Exercise:
Of the records that follow, copy only the lines from the line containing "edfxtp | 2095 | 62900" to the line containing "o21a | 219 | 1640", both included, exactly as written.

Provided data:
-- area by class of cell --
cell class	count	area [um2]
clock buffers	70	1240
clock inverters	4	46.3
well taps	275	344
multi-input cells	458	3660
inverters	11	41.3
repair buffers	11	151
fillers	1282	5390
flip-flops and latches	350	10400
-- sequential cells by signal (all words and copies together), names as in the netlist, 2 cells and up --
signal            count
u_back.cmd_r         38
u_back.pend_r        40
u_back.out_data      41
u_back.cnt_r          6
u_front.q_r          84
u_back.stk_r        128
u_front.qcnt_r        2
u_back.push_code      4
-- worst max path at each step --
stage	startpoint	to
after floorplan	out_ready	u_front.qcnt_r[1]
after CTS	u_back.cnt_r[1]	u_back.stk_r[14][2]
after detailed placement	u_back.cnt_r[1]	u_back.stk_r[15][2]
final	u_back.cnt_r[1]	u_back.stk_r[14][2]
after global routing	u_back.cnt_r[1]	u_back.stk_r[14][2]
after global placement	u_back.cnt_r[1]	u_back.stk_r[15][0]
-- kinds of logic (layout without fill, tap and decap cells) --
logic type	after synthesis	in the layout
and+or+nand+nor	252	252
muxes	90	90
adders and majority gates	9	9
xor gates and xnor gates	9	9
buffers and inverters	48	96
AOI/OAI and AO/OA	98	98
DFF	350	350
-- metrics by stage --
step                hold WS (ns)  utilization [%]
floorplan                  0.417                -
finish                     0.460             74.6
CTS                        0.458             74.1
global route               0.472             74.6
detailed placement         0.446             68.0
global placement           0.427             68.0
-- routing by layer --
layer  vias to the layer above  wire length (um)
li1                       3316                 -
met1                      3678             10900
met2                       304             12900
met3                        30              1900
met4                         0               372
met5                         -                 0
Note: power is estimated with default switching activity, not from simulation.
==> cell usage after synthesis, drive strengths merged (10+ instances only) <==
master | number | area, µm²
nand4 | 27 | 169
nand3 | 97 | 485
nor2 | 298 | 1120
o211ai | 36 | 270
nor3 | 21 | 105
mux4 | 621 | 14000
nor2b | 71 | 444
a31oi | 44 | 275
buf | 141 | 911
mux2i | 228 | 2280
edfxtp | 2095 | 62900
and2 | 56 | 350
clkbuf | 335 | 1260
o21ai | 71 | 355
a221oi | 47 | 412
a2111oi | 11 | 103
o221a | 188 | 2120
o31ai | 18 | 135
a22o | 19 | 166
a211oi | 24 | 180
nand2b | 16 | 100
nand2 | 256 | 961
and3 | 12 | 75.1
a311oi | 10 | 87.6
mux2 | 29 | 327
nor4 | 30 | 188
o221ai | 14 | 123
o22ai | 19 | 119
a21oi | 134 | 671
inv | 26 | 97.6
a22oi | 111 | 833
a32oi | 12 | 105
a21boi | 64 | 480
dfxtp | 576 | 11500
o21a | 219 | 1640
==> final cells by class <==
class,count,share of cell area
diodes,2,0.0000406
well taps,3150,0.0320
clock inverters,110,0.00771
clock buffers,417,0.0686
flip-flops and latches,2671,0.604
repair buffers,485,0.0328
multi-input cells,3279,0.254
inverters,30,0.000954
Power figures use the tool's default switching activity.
==> config.mk <==
export PLATFORM = sky130hd
export DESIGN_NAME = lcr_div_cell
export DESIGN_NICKNAME = d
export VERILOG_FILES = /design/src/hdl/lcr_pkg.sv /design/src/hdl/lcr_div_cell.sv
export SDC_FILE = /design/constraint.sdc
export NUM_CORES = 1
export LEC_CHECK = 0
export ABC_AREA = 1
export BUFFER_PORTS_ARGS = -buffer_cell sky130_fd_sc_hd__clkbuf_2
export CORE_AREA = 4 4 158 160
export CTS_BUF_LIST = sky130_fd_sc_hd__clkbuf_4
export DETAILED_ROUTE_END_ITERATION = 7
export DIE_AREA = 0 0 162 164
export GPL_ROUTABILITY_DRIVEN = 0
export PLACE_DENSITY = 0.87
export SLEW_MARGIN = 5
export SYNTH_ARGS = -nofsm -noshare
export SYNTH_HDL_FRONTEND = slang
export SYNTH_SLANG_ARGS = --single-unit
export TNS_END_PERCENT = 100
==> constraint.sdc <==
create_clock -name clk -period 12.8 [get_ports clk]
set_input_delay 2.56 -clock clk [delete_from_list [all_inputs] [get_ports clk]]
set_output_delay 2.56 -clock clk [all_outputs]
set_load 0.005 [all_outputs]
==> src/hdl/lcr_pkg.sv <==
// ----------------------------------------------------------------------------
// lcr_pkg: shared constants for the parametric line clipper
// Default widths, window register codes and edge count.
// ----------------------------------------------------------------------------
`default_nettype none

package lcr_pkg;

	// default parameter values
	localparam int COORD_BITS_DEF = 14;
	localparam int FRAC_BITS_DEF  = 16;

	// window register width and reset values
	localparam int WIN_W = 12;
	localparam logic [WIN_W-1:0] WIN_MIN_RST = '0;
	localparam logic [WIN_W-1:0] WIN_MAX_RST = '1;

	// configuration register indexes
	localparam int CFG_IDX_W = 2;
	localparam logic [CFG_IDX_W-1:0] REG_X_MIN = 2'd0;
	localparam logic [CFG_IDX_W-1:0] REG_Y_MIN = 2'd1;
	localparam logic [CFG_IDX_W-1:0] REG_X_MAX = 2'd2;
	localparam logic [CFG_IDX_W-1:0] REG_Y_MAX = 2'd3;

	// four parametric edge tests: left, right, bottom, top
	localparam int NUM_EDGES = 4;

endpackage

`default_nettype wire

==> src/hdl/lcr_div_cell.sv <==
// ----------------------------------------------------------------------------
// lcr_div_cell: a restoring division step, applied to every edge in parallel
// Produces one fraction bit of each edge ratio and hands the partial
// remainders, quotients and side data on to the next cell.
// ----------------------------------------------------------------------------
`default_nettype none

module lcr_div_cell #(
	parameter int MW = 16,
	parameter int QW = 17,
	parameter int SW = 8
) (
	input  wire logic                 clk,
	input  wire logic                 arst_n,
	input  wire logic                 in_vld,
	output logic                      in_rdy,
	input  wire logic [MW-1:0]        rem_i  [lcr_pkg::NUM_EDGES],
	input  wire logic [MW-1:0]        den_i  [lcr_pkg::NUM_EDGES],
	input  wire logic [QW-1:0]        quot_i [lcr_pkg::NUM_EDGES],
	input  wire logic [SW-1:0]        side_i,
	output logic                      out_vld,
	input  wire logic                 out_rdy,
	output logic [MW-1:0]             rem_o  [lcr_pkg::NUM_EDGES],
	output logic [MW-1:0]             den_o  [lcr_pkg::NUM_EDGES],
	output logic [QW-1:0]             quot_o [lcr_pkg::NUM_EDGES],
	output logic [SW-1:0]             side_o
);
	import lcr_pkg::*;

	logic [MW:0]   r2     [NUM_EDGES];
	logic [MW-1:0] rem_n  [NUM_EDGES];
	logic [QW-1:0] quot_n [NUM_EDGES];
	logic          vld_q;

	// trial subtract of the doubled remainder
	always_comb begin
		for (int e = 0; e < NUM_EDGES; e++) begin
			r2[e] = {rem_i[e], 1'b0};
			if (r2[e] >= {1'b0, den_i[e]}) begin
				rem_n[e]  = MW'(r2[e] - {1'b0, den_i[e]});
				quot_n[e] = {quot_i[e][QW-2:0], 1'b1};
			end else begin
				rem_n[e]  = MW'(r2[e]);
				quot_n[e] = {quot_i[e][QW-2:0], 1'b0};
			end
		end
	end

	assign in_rdy  = !vld_q || out_rdy;
	assign out_vld = vld_q;

	// stage valid
	always_ff @(posedge clk or negedge arst_n) begin
		if (!arst_n) begin
			vld_q <= 1'b0;
		end else if (in_rdy) begin
			vld_q <= in_vld;
		end
	end

	// stage payload
	always_ff @(posedge clk) begin
		if (in_rdy && in_vld) begin
			rem_o  <= rem_n;
			den_o  <= den_i;
			quot_o <= quot_n;
			side_o <= side_i;
		end
	end

endmodule

`default_nettype wire
<file path="src/sv/dtscw_pkg.sv">
`default_nettype none
// ----------------------------------------------------------------------------
// dtscw_pkg: shared types and constants of the date-time string checker
// Layout of "YYYY/MM/DD HH:MM:SS", status codes, calendar tables and the
// records that pass between the stages.
// ----------------------------------------------------------------------------
package dtscw_pkg;

    localparam int unsigned CHAR_W     = 8;
    localparam int unsigned STR_LEN    = 19;
    localparam int unsigned POS_SAT    = 20;
    localparam int unsigned NUM_DIGITS = 14;
    localparam int unsigned POS_W      = 5;
    localparam int unsigned SLOT_W     = 4;
    localparam int unsigned PAIR_W     = 7;

    localparam int unsigned YEAR_W    = 14;
    localparam int unsigned MONTH_W   = 4;
    localparam int unsigned DAY_W     = 5;
    localparam int unsigned WEEKDAY_W = 3;
    localparam int unsigned HOURS_W   = 5;
    localparam int unsigned MINUTES_W = 6;
    localparam int unsigned SECONDS_W = 6;

    localparam logic [CHAR_W-1:0] CHAR_ZERO  = 8'h30;
    localparam logic [CHAR_W-1:0] CHAR_NINE  = 8'h39;
    localparam logic [CHAR_W-1:0] CHAR_SLASH = 8'h2F;
    localparam logic [CHAR_W-1:0] CHAR_COLON = 8'h3A;
    localparam logic [CHAR_W-1:0] CHAR_SPACE = 8'h20;

    localparam logic [PAIR_W-1:0] MAX_MONTH   = 7'd12;
    localparam logic [PAIR_W-1:0] MAX_HOURS   = 7'd23;
    localparam logic [PAIR_W-1:0] MAX_MINUTES = 7'd59;
    localparam logic [PAIR_W-1:0] MAX_SECONDS = 7'd59;
    localparam logic [PAIR_W-1:0] MAX_YY      = 7'd99;
    localparam logic [PAIR_W-1:0] MONTH_MAR   = 7'd3;

    typedef enum logic [1:0] {
        STATUS_VALID  = 2'd0,
        STATUS_FORMAT = 2'd1,
        STATUS_RANGE  = 2'd2
    } status_t;

    typedef struct packed {
        logic [CHAR_W-1:0] char_code;
        logic              last_char;
    } char_word_t;

    typedef struct packed {
        logic              fmt_err;
        logic [PAIR_W-1:0] cen;
        logic [PAIR_W-1:0] yy;
        logic [PAIR_W-1:0] mon;
        logic [PAIR_W-1:0] day;
        logic [PAIR_W-1:0] hr;
        logic [PAIR_W-1:0] mn;
        logic [PAIR_W-1:0] sc;
    } scan_rec_t;

    typedef struct packed {
        status_t                status;
        logic [YEAR_W-1:0]      year;
        logic [MONTH_W-1:0]     month;
        logic [DAY_W-1:0]       day;
        logic [WEEKDAY_W-1:0]   weekday;
        logic [HOURS_W-1:0]     hours;
        logic [MINUTES_W-1:0]   minutes;
        logic [SECONDS_W-1:0]   seconds;
    } result_t;

    function automatic logic is_digit_pos(input logic [POS_W-1:0] p);
        unique case (p)
            5'd4, 5'd7, 5'd10, 5'd13, 5'd16: is_digit_pos = 1'b0;
            default:                         is_digit_pos = 1'b1;
        endcase
    endfunction

    function automatic logic [SLOT_W-1:0] digit_slot(input logic [POS_W-1:0] p);
        unique case (p)
            5'd0:    digit_slot = 4'd0;
            5'd1:    digit_slot = 4'd1;
            5'd2:    digit_slot = 4'd2;
            5'd3:    digit_slot = 4'd3;
            5'd5:    digit_slot = 4'd4;
            5'd6:    digit_slot = 4'd5;
            5'd8:    digit_slot = 4'd6;
            5'd9:    digit_slot = 4'd7;
            5'd11:   digit_slot = 4'd8;
            5'd12:   digit_slot = 4'd9;
            5'd14:   digit_slot = 4'd10;
            5'd15:   digit_slot = 4'd11;
            5'd17:   digit_slot = 4'd12;
            5'd18:   digit_slot = 4'd13;
            default: digit_slot = 4'd0;
        endcase
    endfunction

    function automatic logic [CHAR_W-1:0] sep_char(input logic [POS_W-1:0] p);
        unique case (p)
            5'd4, 5'd7:   sep_char = CHAR_SLASH;
            5'd10:        sep_char = CHAR_SPACE;
            default:      sep_char = CHAR_COLON;
        endcase
    endfunction

    function automatic logic [PAIR_W-1:0] pair_value(input logic [3:0] hi,
                                                     input logic [3:0] lo);
        pair_value = PAIR_W'({hi, 3'b000}) + PAIR_W'({hi, 1'b0}) + PAIR_W'(lo);
    endfunction

    function automatic logic [2:0] month_offset(input logic [PAIR_W-1:0] m);
        unique case (m)
            7'd1:    month_offset = 3'd0;
            7'd2:    month_offset = 3'd3;
            7'd3:    month_offset = 3'd2;
            7'd4:    month_offset = 3'd5;
            7'd5:    month_offset = 3'd0;
            7'd6:    month_offset = 3'd3;
            7'd7:    month_offset = 3'd5;
            7'd8:    month_offset = 3'd1;
            7'd9:    month_offset = 3'd4;
            7'd10:   month_offset = 3'd6;
            7'd11:   month_offset = 3'd2;
            7'd12:   month_offset = 3'd4;
            default: month_offset = 3'd0;
        endcase
    endfunction

    function automatic logic [DAY_W-1:0] days_in_month(input logic [PAIR_W-1:0] m,
                                                       input logic leap);
        unique case (m)
            7'd4, 7'd6, 7'd9, 7'd11: days_in_month = 5'd30;
            7'd2:                    days_in_month = leap ? 5'd29 : 5'd28;
            default:                 days_in_month = 5'd31;
        endcase
    endfunction

endpackage
`default_nettype wire

</file>
<file path="src/sv/datetime_string_check_weekday_unit.sv">
`default_nettype none
// ----------------------------------------------------------------------------
// datetime_string_check_weekday_unit: date-time string checker
// Takes "YYYY/MM/DD HH:MM:SS" one character word per cycle while in_stall is low
// and gives one result word per string: status, the parsed fields and the weekday.
// ----------------------------------------------------------------------------
// The unit takes one character word in every cycle with no gaps of its own;
// in_stall is registered and rises only when the output side has been
// stalled long enough to fill the input skid entry. Each word passes an
// input register, the scanner register and the result register; the input
// register loads at the edge that takes the word, after which the scanner
// registers the string's digit pairs and then the result register its result
// word. Status 1 flags a wrong length, a non-digit or a wrong separator;
// status 2 flags a field outside its calendar range (Gregorian leap years);
// the value fields and weekday (0 is Sunday) are zero unless status is 0.
module datetime_string_check_weekday_unit (
    input  wire logic                                 clk,
    input  wire logic                                 rst_n,
    input  wire logic                                 in_valid,
    output logic                                      in_stall,
    input  wire logic [dtscw_pkg::CHAR_W-1:0]         char_code,
    input  wire logic                                 last_char,
    output logic                                      out_valid,
    input  wire logic                                 out_stall,
    output logic [1:0]                                status,
    output logic [dtscw_pkg::YEAR_W-1:0]              year,
    output logic [dtscw_pkg::MONTH_W-1:0]             month,
    output logic [dtscw_pkg::DAY_W-1:0]               day,
    output logic [dtscw_pkg::WEEKDAY_W-1:0]           weekday,
    output logic [dtscw_pkg::HOURS_W-1:0]             hours,
    output logic [dtscw_pkg::MINUTES_W-1:0]           minutes,
    output logic [dtscw_pkg::SECONDS_W-1:0]           seconds
);
    import dtscw_pkg::*;

    char_word_t in_word;
    char_word_t sk_word;
    logic       sk_valid;
    logic       sk_ready;
    scan_rec_t  rec;
    logic       rec_valid;
    logic       rec_ready;
    result_t    res;

    assign in_word.char_code = char_code;
    assign in_word.last_char = last_char;

    dtscw_skid u_skid (
        .clk      (clk),
        .rst_n    (rst_n),
        .in_valid (in_valid),
        .in_word  (in_word),
        .in_stall (in_stall),
        .dn_valid (sk_valid),
        .dn_word  (sk_word),
        .dn_ready (sk_ready)
    );

    dtscw_scan u_scan (
        .clk       (clk),
        .rst_n     (rst_n),
        .w_valid   (sk_valid),
        .w_word    (sk_word),
        .w_ready   (sk_ready),
        .rec_valid (rec_valid),
        .rec       (rec),
        .rec_ready (rec_ready)
    );

    dtscw_eval u_eval (
        .clk       (clk),
        .rst_n     (rst_n),
        .rec_valid (rec_valid),
        .rec       (rec),
        .rec_ready (rec_ready),
        .res_valid (out_valid),
        .res       (res),
        .res_stall (out_stall)
    );

    assign status  = res.status;
    assign year    = res.year;
    assign month   = res.month;
    assign day     = res.day;
    assign weekday = res.weekday;
    assign hours   = res.hours;
    assign minutes = res.minutes;
    assign seconds = res.seconds;

endmodule
`default_nettype wire

</file>
<file path="src/sv/dtscw_skid.sv">
`default_nettype none
// ----------------------------------------------------------------------------
// dtscw_skid: input register with skid entry
// Registers each incoming word and drives a registered stall toward the
// sender, so the input side never waits on a combinational path.
// ----------------------------------------------------------------------------
module dtscw_skid (
    input  wire logic                  clk,
    input  wire logic                  rst_n,
    input  wire logic                  in_valid,
    input  dtscw_pkg::char_word_t      in_word,
    output logic                       in_stall,
    output logic                       dn_valid,
    output dtscw_pkg::char_word_t      dn_word,
    input  wire logic                  dn_ready
);
    import dtscw_pkg::*;

    logic       valid_reg, valid_next;
    logic       skid_valid_reg, skid_valid_next;
    char_word_t data_reg, data_next;
    char_word_t skid_reg, skid_next;
    logic       in_take;

    assign in_take  = in_valid && !skid_valid_reg;
    assign in_stall = skid_valid_reg;
    assign dn_valid = valid_reg;
    assign dn_word  = data_reg;

    always_comb
    begin
        valid_next      = valid_reg;
        skid_valid_next = skid_valid_reg;
        data_next       = data_reg;
        skid_next       = skid_reg;
        if (!valid_reg || dn_ready)
        begin
            valid_next      = skid_valid_reg || in_take;
            data_next       = skid_valid_reg ? skid_reg : in_word;
            skid_valid_next = 1'b0;
        end
        else if (in_take)
        begin
            // hold the word aside while downstream is blocked
            skid_valid_next = 1'b1;
            skid_next       = in_word;
        end
    end

    always_ff @(posedge clk or negedge rst_n)
    begin
        if (!rst_n)
        begin
            valid_reg      <= 1'b0;
            skid_valid_reg <= 1'b0;
        end
        else
        begin
            valid_reg      <= valid_next;
            skid_valid_reg <= skid_valid_next;
        end
    end

    always_ff @(posedge clk)
    begin
        data_reg <= data_next;
        skid_reg <= skid_next;
    end

endmodule
`default_nettype wire

</file>
<file path="src/sv/dtscw_scan.sv">
`default_nettype none
// ----------------------------------------------------------------------------
// dtscw_scan: character scanner
// Tracks the position in the string, checks each word against the layout,
// keeps the digits and, on the last word, registers the digit pairs.
// ----------------------------------------------------------------------------
module dtscw_scan (
    input  wire logic                  clk,
    input  wire logic                  rst_n,
    input  wire logic                  w_valid,
    input  dtscw_pkg::char_word_t      w_word,
    output logic                       w_ready,
    output logic                       rec_valid,
    output dtscw_pkg::scan_rec_t       rec,
    input  wire logic                  rec_ready
);
    import dtscw_pkg::*;

    logic [POS_W-1:0]  pos_reg, pos_next;
    logic              bad_reg, bad_next;
    logic              rec_valid_reg, rec_valid_next;
    scan_rec_t         rec_reg, rec_next;
    logic [3:0]        digit_reg [NUM_DIGITS];
    logic [3:0]        digit_next [NUM_DIGITS];
    logic              take;
    logic              bad_now;
    logic              is_dig;
    logic [CHAR_W-1:0] dig_off;

    assign w_ready   = !rec_valid_reg || rec_ready;
    assign take      = w_valid && w_ready;
    assign rec_valid = rec_valid_reg;
    assign rec       = rec_reg;
    assign is_dig    = (w_word.char_code >= CHAR_ZERO) && (w_word.char_code <= CHAR_NINE);
    assign dig_off   = w_word.char_code - CHAR_ZERO;

    always_comb
    begin
        digit_next = digit_reg;
        bad_now    = bad_reg;
        if (pos_reg < POS_W'(STR_LEN))
        begin
            if (is_digit_pos(pos_reg))
            begin
                if (is_dig)
                    digit_next[digit_slot(pos_reg)] = dig_off[3:0];
                else
                    bad_now = 1'b1;
            end
            else if (w_word.char_code != sep_char(pos_reg))
            begin
                bad_now = 1'b1;
            end
        end

        pos_next = pos_reg;
        bad_next = bad_reg;
        if (take)
        begin
            if (w_word.last_char)
            begin
                pos_next = '0;
                bad_next = 1'b0;
            end
            else
            begin
                bad_next = bad_now;
                if (pos_reg < POS_W'(POS_SAT))
                    pos_next = pos_reg + POS_W'(1);
            end
        end

        rec_next.fmt_err = bad_now || (pos_reg != POS_W'(STR_LEN - 1));
        rec_next.cen     = pair_value(digit_next[0], digit_next[1]);
        rec_next.yy      = pair_value(digit_next[2], digit_next[3]);
        rec_next.mon     = pair_value(digit_next[4], digit_next[5]);
        rec_next.day     = pair_value(digit_next[6], digit_next[7]);
        rec_next.hr      = pair_value(digit_next[8], digit_next[9]);
        rec_next.mn      = pair_value(digit_next[10], digit_next[11]);
        rec_next.sc      = pair_value(digit_next[12], digit_next[13]);

        rec_valid_next = rec_valid_reg && !rec_ready;
        if (take && w_word.last_char)
            rec_valid_next = 1'b1;
    end

    always_ff @(posedge clk or negedge rst_n)
    begin
        if (!rst_n)
        begin
            pos_reg       <= '0;
            bad_reg       <= 1'b0;
            rec_valid_reg <= 1'b0;
        end
        else
        begin
            pos_reg       <= pos_next;
            bad_reg       <= bad_next;
            rec_valid_reg <= rec_valid_next;
        end
    end

    always_ff @(posedge clk)
    begin
        if (take)
            digit_reg <= digit_next;
        if (take && w_word.last_char)
            rec_reg <= rec_next;
    end

endmodule
`default_nettype wire

</file>
<file path="src/sv/dtscw_eval.sv">
`default_nettype none
// ----------------------------------------------------------------------------
// dtscw_eval: range check and weekday
// Checks each field against its calendar limit, computes the weekday from all
// four date pairs, and holds the result word for the output.
// ----------------------------------------------------------------------------
module dtscw_eval (
    input  wire logic                  clk,
    input  wire logic                  rst_n,
    input  wire logic                  rec_valid,
    input  dtscw_pkg::scan_rec_t       rec,
    output logic                       rec_ready,
    output logic                       res_valid,
    output dtscw_pkg::result_t         res,
    input  wire logic                  res_stall
);
    import dtscw_pkg::*;

    logic              res_valid_reg, res_valid_next;
    result_t           res_reg, res_next;
    logic              take;
    logic [YEAR_W-1:0] year_w;
    logic              leap;
    logic [DAY_W-1:0]  dim;
    logic              range_bad;
    logic              early;
    logic              borrow;
    logic [PAIR_W-1:0] cy;
    logic [PAIR_W-1:0] yr;
    logic [9:0]        wsum;
    logic [4:0]        fold1;
    logic [3:0]        fold2;
    logic [2:0]        wd;

    assign rec_ready = !res_valid_reg || !res_stall;
    assign take      = rec_valid && rec_ready;
    assign res_valid = res_valid_reg;
    assign res       = res_reg;

    always_comb
    begin
        year_w = YEAR_W'(rec.cen) * YEAR_W'(100) + YEAR_W'(rec.yy);
        leap   = (rec.yy != '0) ? (rec.yy[1:0] == 2'b00) : (rec.cen[1:0] == 2'b00);
        dim    = days_in_month(rec.mon, leap);
        range_bad = (rec.mon == '0) || (rec.mon > MAX_MONTH) || (rec.day == '0)
                 || (rec.day > PAIR_W'(dim)) || (rec.hr > MAX_HOURS)
                 || (rec.mn > MAX_MINUTES) || (rec.sc > MAX_SECONDS);

        // year offset by four centuries, January and February count to the year before
        early  = rec.mon < MONTH_MAR;
        borrow = early && (rec.yy == '0);
        cy     = rec.cen + (borrow ? 7'd3 : 7'd4);
        if (borrow)
            yr = MAX_YY;
        else if (early)
            yr = rec.yy - PAIR_W'(1);
        else
            yr = rec.yy;

        wsum  = 10'({cy, 2'b00}) + 10'(cy) + 10'(yr) + 10'(yr[6:2]) + 10'(cy[6:2])
              + 10'(month_offset(rec.mon)) + 10'(rec.day);
        fold1 = 5'(wsum[9]) + 5'(wsum[8:6]) + 5'(wsum[5:3]) + 5'(wsum[2:0]);
        fold2 = 4'(fold1[4:3]) + 4'(fold1[2:0]);
        wd    = (fold2 >= 4'd7) ? 3'(fold2 - 4'd7) : fold2[2:0];

        res_next = '0;
        priority if (rec.fmt_err)
        begin
            res_next.status = STATUS_FORMAT;
        end
        else if (range_bad)
        begin
            res_next.status = STATUS_RANGE;
        end
        else
        begin
            res_next.status  = STATUS_VALID;
            res_next.year    = year_w;
            res_next.month   = rec.mon[MONTH_W-1:0];
            res_next.day     = rec.day[DAY_W-1:0];
            res_next.weekday = wd;
            res_next.hours   = rec.hr[HOURS_W-1:0];
            res_next.minutes = rec.mn[MINUTES_W-1:0];
            res_next.seconds = rec.sc[SECONDS_W-1:0];
        end

        res_valid_next = res_valid_reg && res_stall;
        if (take)
            res_valid_next = 1'b1;
    end

    always_ff @(posedge clk or negedge rst_n)
    begin
        if (!rst_n)
            res_valid_reg <= 1'b0;
        else
            res_valid_reg <= res_valid_next;
    end

    always_ff @(posedge clk)
    begin
        if (take)
            res_reg <= res_next;
    end

endmodule
`default_nettype wire

</file>
[src/hw/rtl/bfhp_queue.sv]
// Small FIFO between the front and back ends of the parser.
// Depends on bfhp_pkg and the assertion macro header.
`include "bit_file_header_parser_top_defines.svh"
module bfhp_queue
  import bfhp_pkg::*;
#(
  parameter int DEPTH = 4
) (
  input  logic       clk,
  input  logic       rst_n,
  input  logic       wr_valid,
  output logic       wr_ready,
  input  bfhp_item_t wr_item,
  output logic       rd_valid,
  input  logic       rd_ready,
  output bfhp_item_t rd_item
);

  localparam int AW = (DEPTH > 1) ? $clog2(DEPTH) : 1;
  localparam int CW = $clog2(DEPTH + 1);
  localparam logic [AW-1:0] LAST_PTR = AW'(DEPTH - 1);
  localparam logic [CW-1:0] FULL_CNT = CW'(DEPTH);

  bfhp_item_t    mem_r [DEPTH];
  logic [AW-1:0] wr_ptr_r;
  logic [AW-1:0] rd_ptr_r;
  logic [CW-1:0] cnt_r;
  logic          push;
  logic          pop;

  assign wr_ready = (cnt_r != FULL_CNT);
  assign rd_valid = (cnt_r != '0);
  assign rd_item  = mem_r[rd_ptr_r];
  assign push     = wr_valid && wr_ready;
  assign pop      = rd_valid && rd_ready;

  // Store the incoming beat
  always_ff @(posedge clk) begin
    if (push) begin
      mem_r[wr_ptr_r] <= wr_item;
    end
  end

  // Advance pointers and fill count
  always_ff @(posedge clk) begin
    if (!rst_n) begin
      wr_ptr_r <= '0;
      rd_ptr_r <= '0;
      cnt_r    <= '0;
    end else begin
      if (push) begin
        wr_ptr_r <= (wr_ptr_r == LAST_PTR) ? '0 : wr_ptr_r + 1'b1;
      end
      if (pop) begin
        rd_ptr_r <= (rd_ptr_r == LAST_PTR) ? '0 : rd_ptr_r + 1'b1;
      end
      if (push && !pop) begin
        cnt_r <= cnt_r + 1'b1;
      end else if (pop && !push) begin
        cnt_r <= cnt_r - 1'b1;
      end
    end
  end

  `BFHP_ASSERT(a_cnt_bound, clk, rst_n, cnt_r <= FULL_CNT, "queue count above depth")
  `BFHP_ASSERT(a_cnt_up, clk, rst_n,
               (push && !pop) |=> (cnt_r == $past(cnt_r) + 1'b1),
               "queue count did not rise on push")
  `BFHP_ASSERT(a_cnt_down, clk, rst_n,
               (pop && !push) |=> (cnt_r == $past(cnt_r) - 1'b1),
               "queue count did not fall on pop")

endmodule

Response:
edfxtp | 2095 | 62900
and2 | 56 | 350
clkbuf | 335 | 1260
o21ai | 71 | 355
a221oi | 47 | 412
a2111oi | 11 | 103
o221a | 188 | 2120
o31ai | 18 | 135
a22o | 19 | 166
a211oi | 24 | 180
nand2b | 16 | 100
nand2 | 256 | 961
and3 | 12 | 75.1
a311oi | 10 | 87.6
mux2 | 29 | 327
nor4 | 30 | 188
o221ai | 14 | 123
o22ai | 19 | 119
a21oi | 134 | 671
inv | 26 | 97.6
a22oi | 111 | 833
a32oi | 12 | 105
a21boi | 64 | 480
dfxtp | 576 | 11500
o21a | 219 | 1640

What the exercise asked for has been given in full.